■ Records supplied ■
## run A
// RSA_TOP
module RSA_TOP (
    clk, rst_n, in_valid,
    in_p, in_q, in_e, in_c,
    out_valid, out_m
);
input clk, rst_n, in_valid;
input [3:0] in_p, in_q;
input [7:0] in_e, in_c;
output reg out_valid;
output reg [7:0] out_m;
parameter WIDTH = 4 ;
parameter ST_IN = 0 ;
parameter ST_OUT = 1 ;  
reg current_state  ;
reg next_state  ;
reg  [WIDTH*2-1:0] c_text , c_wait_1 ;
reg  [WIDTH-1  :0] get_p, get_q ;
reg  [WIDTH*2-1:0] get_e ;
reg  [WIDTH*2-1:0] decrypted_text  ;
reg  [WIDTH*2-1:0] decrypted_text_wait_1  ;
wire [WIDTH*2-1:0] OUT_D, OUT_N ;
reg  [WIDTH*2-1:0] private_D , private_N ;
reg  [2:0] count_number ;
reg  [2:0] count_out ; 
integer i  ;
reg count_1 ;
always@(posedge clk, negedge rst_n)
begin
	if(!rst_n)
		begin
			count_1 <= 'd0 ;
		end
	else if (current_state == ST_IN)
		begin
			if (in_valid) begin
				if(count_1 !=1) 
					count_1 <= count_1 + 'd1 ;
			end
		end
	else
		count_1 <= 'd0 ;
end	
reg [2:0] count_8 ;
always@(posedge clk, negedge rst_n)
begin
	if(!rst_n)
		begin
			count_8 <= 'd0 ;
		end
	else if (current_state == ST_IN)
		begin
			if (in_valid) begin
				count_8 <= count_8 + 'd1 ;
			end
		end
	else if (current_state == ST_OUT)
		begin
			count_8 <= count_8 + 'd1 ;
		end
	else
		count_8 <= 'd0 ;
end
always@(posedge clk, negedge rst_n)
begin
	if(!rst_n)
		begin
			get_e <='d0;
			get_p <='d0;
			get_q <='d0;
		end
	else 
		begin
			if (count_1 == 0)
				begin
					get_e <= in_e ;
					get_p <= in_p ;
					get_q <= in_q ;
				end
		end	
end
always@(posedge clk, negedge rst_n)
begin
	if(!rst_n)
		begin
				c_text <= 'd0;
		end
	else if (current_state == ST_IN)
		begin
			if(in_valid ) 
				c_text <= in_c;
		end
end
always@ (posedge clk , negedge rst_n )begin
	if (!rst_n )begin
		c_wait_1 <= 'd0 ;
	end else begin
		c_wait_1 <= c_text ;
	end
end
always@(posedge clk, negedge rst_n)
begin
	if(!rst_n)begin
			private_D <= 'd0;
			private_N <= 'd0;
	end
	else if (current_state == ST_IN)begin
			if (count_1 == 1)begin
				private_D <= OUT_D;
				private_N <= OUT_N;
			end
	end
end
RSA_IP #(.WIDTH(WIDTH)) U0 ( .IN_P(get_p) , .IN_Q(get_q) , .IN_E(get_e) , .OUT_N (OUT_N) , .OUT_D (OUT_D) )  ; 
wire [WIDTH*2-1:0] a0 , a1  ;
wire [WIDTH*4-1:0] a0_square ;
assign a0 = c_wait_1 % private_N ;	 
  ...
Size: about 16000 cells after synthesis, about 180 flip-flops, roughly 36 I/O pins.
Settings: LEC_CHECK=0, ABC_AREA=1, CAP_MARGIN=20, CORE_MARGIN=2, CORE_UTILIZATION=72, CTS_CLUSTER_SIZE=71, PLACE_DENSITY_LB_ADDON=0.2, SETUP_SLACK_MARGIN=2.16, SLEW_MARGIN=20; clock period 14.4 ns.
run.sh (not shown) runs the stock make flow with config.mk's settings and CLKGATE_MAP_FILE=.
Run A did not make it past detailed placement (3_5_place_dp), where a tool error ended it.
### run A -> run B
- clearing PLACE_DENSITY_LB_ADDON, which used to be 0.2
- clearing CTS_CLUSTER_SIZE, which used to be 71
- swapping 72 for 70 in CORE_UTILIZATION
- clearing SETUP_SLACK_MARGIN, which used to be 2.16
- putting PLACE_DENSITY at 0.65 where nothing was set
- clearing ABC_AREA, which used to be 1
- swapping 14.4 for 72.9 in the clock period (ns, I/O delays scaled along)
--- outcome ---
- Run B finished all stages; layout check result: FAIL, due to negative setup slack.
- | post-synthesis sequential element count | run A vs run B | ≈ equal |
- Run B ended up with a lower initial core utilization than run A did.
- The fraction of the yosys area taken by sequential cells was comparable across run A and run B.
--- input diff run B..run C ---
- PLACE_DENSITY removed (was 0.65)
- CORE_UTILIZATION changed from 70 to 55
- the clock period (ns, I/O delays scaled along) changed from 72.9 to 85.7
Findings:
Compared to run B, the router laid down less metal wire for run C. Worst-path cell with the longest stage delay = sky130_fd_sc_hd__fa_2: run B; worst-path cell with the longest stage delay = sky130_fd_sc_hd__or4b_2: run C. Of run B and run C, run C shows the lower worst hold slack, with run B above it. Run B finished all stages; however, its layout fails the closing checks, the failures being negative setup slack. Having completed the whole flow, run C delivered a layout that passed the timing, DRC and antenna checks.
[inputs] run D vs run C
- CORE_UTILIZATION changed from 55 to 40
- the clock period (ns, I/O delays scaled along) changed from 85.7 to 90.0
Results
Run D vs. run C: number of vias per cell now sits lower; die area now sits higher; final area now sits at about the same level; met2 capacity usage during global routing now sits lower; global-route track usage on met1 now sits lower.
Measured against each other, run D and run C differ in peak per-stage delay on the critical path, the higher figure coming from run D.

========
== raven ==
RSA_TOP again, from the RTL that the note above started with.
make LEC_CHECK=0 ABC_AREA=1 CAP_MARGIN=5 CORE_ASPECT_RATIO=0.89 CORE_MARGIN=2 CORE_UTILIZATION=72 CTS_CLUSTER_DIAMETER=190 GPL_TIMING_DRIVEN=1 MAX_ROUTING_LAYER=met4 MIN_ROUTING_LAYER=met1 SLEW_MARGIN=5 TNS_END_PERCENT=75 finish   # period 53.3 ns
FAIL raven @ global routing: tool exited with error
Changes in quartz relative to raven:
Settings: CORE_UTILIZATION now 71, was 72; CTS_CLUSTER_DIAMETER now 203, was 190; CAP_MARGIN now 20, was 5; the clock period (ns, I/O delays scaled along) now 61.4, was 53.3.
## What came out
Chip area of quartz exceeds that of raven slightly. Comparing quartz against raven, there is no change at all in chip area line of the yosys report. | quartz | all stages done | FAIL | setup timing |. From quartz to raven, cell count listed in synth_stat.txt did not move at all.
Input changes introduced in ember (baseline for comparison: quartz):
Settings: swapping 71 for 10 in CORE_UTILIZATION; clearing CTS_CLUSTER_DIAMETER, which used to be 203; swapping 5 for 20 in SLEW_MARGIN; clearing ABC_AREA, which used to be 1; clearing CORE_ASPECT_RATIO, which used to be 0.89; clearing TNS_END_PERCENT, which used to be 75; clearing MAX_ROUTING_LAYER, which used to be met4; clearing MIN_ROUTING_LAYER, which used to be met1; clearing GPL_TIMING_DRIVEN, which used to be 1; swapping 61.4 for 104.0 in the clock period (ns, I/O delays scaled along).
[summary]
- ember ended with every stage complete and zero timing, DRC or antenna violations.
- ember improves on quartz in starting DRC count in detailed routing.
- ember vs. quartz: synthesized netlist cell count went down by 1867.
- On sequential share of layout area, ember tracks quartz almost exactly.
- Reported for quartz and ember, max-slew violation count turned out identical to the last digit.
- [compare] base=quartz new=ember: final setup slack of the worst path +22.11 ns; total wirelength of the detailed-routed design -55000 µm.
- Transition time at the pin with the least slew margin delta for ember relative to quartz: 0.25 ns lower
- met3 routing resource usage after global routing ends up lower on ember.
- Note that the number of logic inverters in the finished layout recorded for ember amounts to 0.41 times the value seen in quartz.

* * *

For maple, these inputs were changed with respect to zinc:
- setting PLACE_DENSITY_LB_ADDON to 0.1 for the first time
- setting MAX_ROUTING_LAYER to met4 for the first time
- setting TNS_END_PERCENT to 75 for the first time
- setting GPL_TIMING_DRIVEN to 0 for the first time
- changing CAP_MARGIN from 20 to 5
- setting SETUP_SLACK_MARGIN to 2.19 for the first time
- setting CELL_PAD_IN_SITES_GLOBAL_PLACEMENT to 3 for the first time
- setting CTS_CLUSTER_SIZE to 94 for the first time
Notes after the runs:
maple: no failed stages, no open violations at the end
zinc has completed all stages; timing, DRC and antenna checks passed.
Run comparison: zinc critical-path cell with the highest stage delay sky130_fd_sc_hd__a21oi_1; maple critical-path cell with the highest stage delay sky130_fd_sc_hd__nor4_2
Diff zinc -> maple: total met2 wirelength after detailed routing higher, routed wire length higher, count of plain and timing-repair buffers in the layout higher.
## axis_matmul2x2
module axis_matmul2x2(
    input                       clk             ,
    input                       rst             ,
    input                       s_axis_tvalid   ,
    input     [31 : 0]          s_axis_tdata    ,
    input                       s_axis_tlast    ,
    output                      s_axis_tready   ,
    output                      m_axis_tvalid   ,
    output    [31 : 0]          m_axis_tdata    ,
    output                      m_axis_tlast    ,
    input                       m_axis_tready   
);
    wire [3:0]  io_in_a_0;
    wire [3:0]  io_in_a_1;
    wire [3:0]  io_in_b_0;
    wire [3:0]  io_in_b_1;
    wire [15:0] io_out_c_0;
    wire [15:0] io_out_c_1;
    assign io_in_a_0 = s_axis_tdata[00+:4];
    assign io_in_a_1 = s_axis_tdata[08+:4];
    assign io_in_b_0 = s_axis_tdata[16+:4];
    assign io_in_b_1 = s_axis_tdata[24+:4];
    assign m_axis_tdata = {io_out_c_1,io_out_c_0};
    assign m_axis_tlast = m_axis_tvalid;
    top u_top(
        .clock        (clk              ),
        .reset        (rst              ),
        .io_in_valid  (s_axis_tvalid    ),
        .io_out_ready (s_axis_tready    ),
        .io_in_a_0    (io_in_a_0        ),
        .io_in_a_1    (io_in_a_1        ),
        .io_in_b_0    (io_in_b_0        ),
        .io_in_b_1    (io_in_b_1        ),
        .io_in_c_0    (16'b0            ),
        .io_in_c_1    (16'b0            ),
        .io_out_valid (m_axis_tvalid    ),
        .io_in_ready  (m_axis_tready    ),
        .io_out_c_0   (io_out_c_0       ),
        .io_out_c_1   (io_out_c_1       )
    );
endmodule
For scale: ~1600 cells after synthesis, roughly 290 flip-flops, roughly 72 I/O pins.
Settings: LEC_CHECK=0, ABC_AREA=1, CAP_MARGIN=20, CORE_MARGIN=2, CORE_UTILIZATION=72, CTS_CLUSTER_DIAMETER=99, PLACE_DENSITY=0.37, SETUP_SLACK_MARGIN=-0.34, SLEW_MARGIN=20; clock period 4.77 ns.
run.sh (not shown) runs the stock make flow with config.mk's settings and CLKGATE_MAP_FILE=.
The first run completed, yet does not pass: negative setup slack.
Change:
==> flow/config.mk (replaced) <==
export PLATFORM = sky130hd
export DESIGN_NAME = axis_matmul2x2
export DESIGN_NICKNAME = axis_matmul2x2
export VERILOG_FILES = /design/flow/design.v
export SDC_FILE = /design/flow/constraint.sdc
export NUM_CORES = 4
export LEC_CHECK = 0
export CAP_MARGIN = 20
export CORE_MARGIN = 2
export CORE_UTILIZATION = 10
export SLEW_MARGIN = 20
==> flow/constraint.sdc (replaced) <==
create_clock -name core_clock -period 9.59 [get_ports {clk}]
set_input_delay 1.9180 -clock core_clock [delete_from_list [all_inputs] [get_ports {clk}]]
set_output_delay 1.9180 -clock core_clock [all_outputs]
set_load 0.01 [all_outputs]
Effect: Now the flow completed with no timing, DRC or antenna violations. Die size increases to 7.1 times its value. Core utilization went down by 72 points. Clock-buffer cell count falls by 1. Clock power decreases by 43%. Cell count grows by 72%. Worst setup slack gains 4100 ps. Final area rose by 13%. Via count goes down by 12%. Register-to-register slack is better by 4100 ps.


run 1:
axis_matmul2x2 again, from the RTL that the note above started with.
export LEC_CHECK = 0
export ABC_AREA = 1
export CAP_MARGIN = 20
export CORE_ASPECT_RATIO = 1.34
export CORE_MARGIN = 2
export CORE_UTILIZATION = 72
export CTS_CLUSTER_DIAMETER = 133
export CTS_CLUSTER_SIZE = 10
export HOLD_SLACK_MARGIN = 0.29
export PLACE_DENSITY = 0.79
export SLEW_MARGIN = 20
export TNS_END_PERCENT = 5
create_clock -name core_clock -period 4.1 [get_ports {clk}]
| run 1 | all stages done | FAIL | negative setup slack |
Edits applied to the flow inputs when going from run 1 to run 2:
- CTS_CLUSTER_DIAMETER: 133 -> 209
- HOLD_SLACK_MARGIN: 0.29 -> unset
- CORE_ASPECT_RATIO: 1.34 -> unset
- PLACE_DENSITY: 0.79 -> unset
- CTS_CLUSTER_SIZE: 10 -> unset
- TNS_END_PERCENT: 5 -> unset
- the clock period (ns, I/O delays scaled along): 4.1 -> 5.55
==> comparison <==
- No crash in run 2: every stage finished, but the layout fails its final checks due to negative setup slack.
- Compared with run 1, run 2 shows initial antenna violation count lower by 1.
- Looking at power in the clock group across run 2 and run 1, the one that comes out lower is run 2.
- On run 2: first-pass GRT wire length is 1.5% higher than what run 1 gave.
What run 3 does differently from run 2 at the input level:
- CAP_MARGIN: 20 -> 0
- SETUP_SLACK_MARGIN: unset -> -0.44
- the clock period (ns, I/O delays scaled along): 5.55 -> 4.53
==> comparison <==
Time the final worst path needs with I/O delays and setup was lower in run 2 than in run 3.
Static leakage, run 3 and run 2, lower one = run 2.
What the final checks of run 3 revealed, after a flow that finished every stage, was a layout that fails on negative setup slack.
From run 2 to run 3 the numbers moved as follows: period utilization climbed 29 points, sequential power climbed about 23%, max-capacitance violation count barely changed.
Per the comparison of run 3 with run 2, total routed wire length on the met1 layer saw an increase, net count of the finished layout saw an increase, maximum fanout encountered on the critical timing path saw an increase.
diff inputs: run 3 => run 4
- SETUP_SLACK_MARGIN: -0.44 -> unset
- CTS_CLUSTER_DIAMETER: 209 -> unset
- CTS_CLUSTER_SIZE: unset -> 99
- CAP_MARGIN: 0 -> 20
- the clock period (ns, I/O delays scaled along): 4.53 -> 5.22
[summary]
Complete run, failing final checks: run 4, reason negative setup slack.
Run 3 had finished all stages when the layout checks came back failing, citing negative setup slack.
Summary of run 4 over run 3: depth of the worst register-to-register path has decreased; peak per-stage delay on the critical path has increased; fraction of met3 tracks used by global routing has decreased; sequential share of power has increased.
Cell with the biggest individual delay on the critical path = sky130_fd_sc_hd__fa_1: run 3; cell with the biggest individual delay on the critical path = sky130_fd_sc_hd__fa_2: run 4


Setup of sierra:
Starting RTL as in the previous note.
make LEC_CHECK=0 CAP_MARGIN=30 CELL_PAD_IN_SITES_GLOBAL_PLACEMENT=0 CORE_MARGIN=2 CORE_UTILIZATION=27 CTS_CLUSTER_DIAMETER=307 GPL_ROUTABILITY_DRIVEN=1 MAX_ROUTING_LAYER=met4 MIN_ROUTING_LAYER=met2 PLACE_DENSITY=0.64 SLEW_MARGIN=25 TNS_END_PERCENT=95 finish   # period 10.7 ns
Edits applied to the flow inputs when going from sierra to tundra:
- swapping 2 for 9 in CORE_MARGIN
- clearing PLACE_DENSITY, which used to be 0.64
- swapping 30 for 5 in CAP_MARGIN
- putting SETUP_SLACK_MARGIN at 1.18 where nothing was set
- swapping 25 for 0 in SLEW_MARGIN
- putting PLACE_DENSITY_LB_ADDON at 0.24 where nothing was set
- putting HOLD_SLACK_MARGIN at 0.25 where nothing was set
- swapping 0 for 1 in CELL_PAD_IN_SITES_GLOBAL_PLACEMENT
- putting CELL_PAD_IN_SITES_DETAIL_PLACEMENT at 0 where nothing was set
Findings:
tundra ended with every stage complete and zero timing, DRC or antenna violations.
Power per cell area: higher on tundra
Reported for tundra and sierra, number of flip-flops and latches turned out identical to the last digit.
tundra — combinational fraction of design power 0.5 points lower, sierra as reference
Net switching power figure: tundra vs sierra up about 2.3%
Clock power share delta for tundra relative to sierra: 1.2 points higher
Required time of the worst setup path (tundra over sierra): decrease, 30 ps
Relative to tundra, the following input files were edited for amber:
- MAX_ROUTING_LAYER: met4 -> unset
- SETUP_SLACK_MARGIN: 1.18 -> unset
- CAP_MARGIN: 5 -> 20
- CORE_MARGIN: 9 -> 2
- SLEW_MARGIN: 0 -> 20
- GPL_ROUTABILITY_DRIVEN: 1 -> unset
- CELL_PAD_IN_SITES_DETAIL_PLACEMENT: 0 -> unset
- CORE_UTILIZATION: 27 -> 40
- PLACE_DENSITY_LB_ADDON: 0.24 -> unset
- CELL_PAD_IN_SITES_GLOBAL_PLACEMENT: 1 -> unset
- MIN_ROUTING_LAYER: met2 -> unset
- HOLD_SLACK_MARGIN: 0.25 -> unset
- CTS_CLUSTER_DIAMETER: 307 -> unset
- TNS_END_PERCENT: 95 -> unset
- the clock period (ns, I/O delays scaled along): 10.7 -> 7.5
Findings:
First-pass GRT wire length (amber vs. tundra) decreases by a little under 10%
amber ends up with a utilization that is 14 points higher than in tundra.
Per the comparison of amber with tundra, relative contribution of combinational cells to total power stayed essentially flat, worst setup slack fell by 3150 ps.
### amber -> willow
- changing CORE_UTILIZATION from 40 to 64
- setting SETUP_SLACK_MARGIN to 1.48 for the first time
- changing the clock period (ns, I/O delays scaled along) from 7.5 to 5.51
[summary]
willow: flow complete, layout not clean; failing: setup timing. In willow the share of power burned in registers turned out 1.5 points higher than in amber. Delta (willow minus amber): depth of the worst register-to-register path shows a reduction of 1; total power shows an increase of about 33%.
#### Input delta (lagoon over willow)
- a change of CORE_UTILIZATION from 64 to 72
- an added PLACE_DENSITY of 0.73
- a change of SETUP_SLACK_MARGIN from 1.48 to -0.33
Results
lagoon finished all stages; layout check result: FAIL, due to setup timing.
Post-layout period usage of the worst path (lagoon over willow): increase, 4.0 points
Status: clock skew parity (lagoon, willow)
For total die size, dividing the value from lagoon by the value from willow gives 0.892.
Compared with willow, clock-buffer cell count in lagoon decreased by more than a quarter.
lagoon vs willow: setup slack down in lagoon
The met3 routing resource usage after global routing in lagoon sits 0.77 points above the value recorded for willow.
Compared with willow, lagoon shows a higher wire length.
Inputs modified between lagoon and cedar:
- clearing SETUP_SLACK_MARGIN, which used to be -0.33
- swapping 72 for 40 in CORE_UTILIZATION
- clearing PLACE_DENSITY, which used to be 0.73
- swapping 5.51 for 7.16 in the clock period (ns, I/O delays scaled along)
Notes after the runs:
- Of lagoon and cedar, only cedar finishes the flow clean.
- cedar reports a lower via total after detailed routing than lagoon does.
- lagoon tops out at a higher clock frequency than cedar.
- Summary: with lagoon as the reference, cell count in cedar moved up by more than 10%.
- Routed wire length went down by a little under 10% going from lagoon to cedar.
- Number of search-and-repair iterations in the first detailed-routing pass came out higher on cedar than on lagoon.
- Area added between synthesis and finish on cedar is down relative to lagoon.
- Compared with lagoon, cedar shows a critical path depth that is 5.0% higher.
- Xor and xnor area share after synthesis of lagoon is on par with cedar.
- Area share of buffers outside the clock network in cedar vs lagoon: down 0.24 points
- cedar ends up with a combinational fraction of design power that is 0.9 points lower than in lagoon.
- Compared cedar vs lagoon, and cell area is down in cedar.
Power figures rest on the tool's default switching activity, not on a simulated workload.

---

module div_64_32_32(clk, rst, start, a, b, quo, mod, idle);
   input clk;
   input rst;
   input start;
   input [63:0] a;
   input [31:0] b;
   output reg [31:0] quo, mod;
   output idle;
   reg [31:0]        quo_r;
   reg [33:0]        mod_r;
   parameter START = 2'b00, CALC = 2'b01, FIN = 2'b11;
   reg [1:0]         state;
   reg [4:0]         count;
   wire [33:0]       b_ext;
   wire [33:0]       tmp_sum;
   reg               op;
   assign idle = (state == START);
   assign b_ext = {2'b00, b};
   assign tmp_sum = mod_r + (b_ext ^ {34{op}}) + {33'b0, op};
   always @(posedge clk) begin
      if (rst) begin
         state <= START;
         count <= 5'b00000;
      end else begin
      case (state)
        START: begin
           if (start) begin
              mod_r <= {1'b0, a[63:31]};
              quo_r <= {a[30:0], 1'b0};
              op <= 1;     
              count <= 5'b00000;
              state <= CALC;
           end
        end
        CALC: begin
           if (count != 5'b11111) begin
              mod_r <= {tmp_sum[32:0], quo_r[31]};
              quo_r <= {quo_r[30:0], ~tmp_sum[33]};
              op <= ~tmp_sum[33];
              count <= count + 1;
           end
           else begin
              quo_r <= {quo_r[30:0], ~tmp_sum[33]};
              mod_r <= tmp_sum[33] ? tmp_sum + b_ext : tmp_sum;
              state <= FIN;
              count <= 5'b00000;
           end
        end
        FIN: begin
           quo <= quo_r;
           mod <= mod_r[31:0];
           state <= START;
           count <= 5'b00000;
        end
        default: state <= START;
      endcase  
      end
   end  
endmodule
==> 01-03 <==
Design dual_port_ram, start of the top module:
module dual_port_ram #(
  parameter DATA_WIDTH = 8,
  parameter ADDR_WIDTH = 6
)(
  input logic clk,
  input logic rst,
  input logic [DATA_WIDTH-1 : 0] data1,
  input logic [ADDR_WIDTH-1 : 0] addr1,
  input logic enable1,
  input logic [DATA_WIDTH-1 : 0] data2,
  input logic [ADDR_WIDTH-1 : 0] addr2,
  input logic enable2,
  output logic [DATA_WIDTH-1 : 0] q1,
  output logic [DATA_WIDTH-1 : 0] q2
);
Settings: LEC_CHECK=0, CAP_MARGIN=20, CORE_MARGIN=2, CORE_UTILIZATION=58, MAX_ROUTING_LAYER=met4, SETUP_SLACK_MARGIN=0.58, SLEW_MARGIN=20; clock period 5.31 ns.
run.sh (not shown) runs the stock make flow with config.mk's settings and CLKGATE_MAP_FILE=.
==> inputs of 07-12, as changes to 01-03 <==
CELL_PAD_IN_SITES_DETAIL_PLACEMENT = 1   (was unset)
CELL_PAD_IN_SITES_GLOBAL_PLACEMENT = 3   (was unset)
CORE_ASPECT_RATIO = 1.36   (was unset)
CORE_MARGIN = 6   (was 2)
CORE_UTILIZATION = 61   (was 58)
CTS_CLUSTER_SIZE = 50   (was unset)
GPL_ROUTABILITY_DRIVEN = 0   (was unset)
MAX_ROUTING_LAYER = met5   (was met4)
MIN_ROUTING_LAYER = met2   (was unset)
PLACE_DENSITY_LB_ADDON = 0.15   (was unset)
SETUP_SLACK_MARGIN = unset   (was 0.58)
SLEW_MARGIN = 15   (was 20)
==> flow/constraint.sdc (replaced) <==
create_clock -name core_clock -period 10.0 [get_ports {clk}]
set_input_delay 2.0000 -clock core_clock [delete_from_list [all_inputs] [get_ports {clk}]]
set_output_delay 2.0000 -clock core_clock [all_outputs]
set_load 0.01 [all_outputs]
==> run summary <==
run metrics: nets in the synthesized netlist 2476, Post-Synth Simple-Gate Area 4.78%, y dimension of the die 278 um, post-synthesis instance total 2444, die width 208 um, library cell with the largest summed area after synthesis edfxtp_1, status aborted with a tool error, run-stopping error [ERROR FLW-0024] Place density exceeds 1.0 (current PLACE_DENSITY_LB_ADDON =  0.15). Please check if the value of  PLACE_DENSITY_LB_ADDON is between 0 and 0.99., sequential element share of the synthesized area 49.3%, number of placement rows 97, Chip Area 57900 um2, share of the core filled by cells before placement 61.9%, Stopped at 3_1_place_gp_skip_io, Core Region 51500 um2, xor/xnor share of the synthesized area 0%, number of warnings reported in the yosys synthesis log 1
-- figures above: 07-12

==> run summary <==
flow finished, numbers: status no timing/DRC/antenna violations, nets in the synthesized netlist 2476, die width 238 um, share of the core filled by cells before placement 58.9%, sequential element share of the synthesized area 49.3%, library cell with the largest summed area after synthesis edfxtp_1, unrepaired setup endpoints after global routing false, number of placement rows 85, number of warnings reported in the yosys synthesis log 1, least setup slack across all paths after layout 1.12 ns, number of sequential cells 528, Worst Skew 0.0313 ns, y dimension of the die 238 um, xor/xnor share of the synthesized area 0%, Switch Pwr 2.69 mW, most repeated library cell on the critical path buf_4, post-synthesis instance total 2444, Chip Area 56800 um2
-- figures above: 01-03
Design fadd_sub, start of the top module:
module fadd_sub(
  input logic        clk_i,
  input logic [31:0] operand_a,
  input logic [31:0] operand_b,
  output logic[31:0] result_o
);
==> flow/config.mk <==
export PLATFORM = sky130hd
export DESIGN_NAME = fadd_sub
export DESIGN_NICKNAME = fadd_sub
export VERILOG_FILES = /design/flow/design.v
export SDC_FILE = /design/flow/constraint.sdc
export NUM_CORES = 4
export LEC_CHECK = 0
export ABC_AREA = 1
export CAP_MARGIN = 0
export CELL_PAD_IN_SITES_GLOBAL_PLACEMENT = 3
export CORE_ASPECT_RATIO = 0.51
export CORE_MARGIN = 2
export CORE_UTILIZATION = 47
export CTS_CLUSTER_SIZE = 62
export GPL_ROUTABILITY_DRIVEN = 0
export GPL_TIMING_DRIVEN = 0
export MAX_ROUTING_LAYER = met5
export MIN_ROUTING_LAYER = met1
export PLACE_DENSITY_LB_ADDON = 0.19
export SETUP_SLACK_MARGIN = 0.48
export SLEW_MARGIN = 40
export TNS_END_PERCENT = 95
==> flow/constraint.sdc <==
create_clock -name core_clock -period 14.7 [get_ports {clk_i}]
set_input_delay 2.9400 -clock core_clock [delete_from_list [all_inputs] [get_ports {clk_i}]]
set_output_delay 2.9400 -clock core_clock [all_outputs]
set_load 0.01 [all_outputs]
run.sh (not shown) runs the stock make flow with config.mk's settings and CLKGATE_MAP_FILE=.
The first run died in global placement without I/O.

■ Prompt ■
Reproduce the lines of the entries above from the one with "For maple, these" to the one with "- setting GPL_TIMING_DRIVEN", both included, exactly and without any other line.

■ Task output ■
For maple, these inputs were changed with respect to zinc:
- setting PLACE_DENSITY_LB_ADDON to 0.1 for the first time
- setting MAX_ROUTING_LAYER to met4 for the first time
- setting TNS_END_PERCENT to 75 for the first time
- setting GPL_TIMING_DRIVEN to 0 for the first time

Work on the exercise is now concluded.